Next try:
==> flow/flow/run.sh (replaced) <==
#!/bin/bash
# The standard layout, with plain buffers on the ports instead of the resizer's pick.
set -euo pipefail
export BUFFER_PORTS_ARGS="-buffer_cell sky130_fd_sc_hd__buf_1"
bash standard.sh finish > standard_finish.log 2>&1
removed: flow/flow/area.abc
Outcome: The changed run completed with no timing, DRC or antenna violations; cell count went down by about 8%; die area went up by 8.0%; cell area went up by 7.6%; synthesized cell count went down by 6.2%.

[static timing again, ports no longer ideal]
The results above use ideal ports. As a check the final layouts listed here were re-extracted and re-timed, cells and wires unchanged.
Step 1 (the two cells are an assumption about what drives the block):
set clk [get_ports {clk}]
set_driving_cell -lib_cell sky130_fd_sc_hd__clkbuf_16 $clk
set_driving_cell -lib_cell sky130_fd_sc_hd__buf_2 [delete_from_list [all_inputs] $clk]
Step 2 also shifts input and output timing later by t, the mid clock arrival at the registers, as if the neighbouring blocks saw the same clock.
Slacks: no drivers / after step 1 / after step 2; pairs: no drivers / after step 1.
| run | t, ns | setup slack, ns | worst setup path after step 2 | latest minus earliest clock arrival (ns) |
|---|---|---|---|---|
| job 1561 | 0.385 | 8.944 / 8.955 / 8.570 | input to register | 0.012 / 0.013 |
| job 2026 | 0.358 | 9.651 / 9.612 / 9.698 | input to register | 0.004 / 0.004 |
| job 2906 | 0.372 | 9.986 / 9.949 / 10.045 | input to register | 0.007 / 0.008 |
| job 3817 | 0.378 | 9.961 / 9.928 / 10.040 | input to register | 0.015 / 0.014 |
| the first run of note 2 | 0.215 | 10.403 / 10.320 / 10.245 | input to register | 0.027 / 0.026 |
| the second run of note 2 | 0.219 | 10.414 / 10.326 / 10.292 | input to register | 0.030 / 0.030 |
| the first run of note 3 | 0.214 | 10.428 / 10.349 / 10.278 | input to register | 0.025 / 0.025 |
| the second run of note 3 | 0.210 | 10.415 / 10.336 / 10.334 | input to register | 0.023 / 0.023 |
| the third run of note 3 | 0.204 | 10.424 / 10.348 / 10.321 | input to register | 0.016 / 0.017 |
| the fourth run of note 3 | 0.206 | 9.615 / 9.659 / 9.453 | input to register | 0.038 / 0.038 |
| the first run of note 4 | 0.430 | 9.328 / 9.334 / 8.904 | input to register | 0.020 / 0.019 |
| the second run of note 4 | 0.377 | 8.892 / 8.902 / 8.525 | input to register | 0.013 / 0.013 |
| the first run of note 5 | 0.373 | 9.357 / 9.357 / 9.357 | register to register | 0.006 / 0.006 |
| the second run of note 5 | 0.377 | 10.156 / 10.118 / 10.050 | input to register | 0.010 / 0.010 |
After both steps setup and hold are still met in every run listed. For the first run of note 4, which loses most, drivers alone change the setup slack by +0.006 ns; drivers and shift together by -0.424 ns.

-- -- --

# [Required work]
Output all of the data again, exactly.

# [Exercise response]
Next try:
==> flow/flow/run.sh (replaced) <==
#!/bin/bash
# The standard layout, with plain buffers on the ports instead of the resizer's pick.
set -euo pipefail
export BUFFER_PORTS_ARGS="-buffer_cell sky130_fd_sc_hd__buf_1"
bash standard.sh finish > standard_finish.log 2>&1
removed: flow/flow/area.abc
Outcome: The changed run completed with no timing, DRC or antenna violations; cell count went down by about 8%; die area went up by 8.0%; cell area went up by 7.6%; synthesized cell count went down by 6.2%.

[static timing again, ports no longer ideal]
The results above use ideal ports. As a check the final layouts listed here were re-extracted and re-timed, cells and wires unchanged.
Step 1 (the two cells are an assumption about what drives the block):
set clk [get_ports {clk}]
set_driving_cell -lib_cell sky130_fd_sc_hd__clkbuf_16 $clk
set_driving_cell -lib_cell sky130_fd_sc_hd__buf_2 [delete_from_list [all_inputs] $clk]
Step 2 also shifts input and output timing later by t, the mid clock arrival at the registers, as if the neighbouring blocks saw the same clock.
Slacks: no drivers / after step 1 / after step 2; pairs: no drivers / after step 1.
| run | t, ns | setup slack, ns | worst setup path after step 2 | latest minus earliest clock arrival (ns) |
|---|---|---|---|---|
| job 1561 | 0.385 | 8.944 / 8.955 / 8.570 | input to register | 0.012 / 0.013 |
| job 2026 | 0.358 | 9.651 / 9.612 / 9.698 | input to register | 0.004 / 0.004 |
| job 2906 | 0.372 | 9.986 / 9.949 / 10.045 | input to register | 0.007 / 0.008 |
| job 3817 | 0.378 | 9.961 / 9.928 / 10.040 | input to register | 0.015 / 0.014 |
| the first run of note 2 | 0.215 | 10.403 / 10.320 / 10.245 | input to register | 0.027 / 0.026 |
| the second run of note 2 | 0.219 | 10.414 / 10.326 / 10.292 | input to register | 0.030 / 0.030 |
| the first run of note 3 | 0.214 | 10.428 / 10.349 / 10.278 | input to register | 0.025 / 0.025 |
| the second run of note 3 | 0.210 | 10.415 / 10.336 / 10.334 | input to register | 0.023 / 0.023 |
| the third run of note 3 | 0.204 | 10.424 / 10.348 / 10.321 | input to register | 0.016 / 0.017 |
| the fourth run of note 3 | 0.206 | 9.615 / 9.659 / 9.453 | input to register | 0.038 / 0.038 |
| the first run of note 4 | 0.430 | 9.328 / 9.334 / 8.904 | input to register | 0.020 / 0.019 |
| the second run of note 4 | 0.377 | 8.892 / 8.902 / 8.525 | input to register | 0.013 / 0.013 |
| the first run of note 5 | 0.373 | 9.357 / 9.357 / 9.357 | register to register | 0.006 / 0.006 |
| the second run of note 5 | 0.377 | 10.156 / 10.118 / 10.050 | input to register | 0.010 / 0.010 |
After both steps setup and hold are still met in every run listed. For the first run of note 4, which loses most, drivers alone change the setup slack by +0.006 ns; drivers and shift together by -0.424 ns.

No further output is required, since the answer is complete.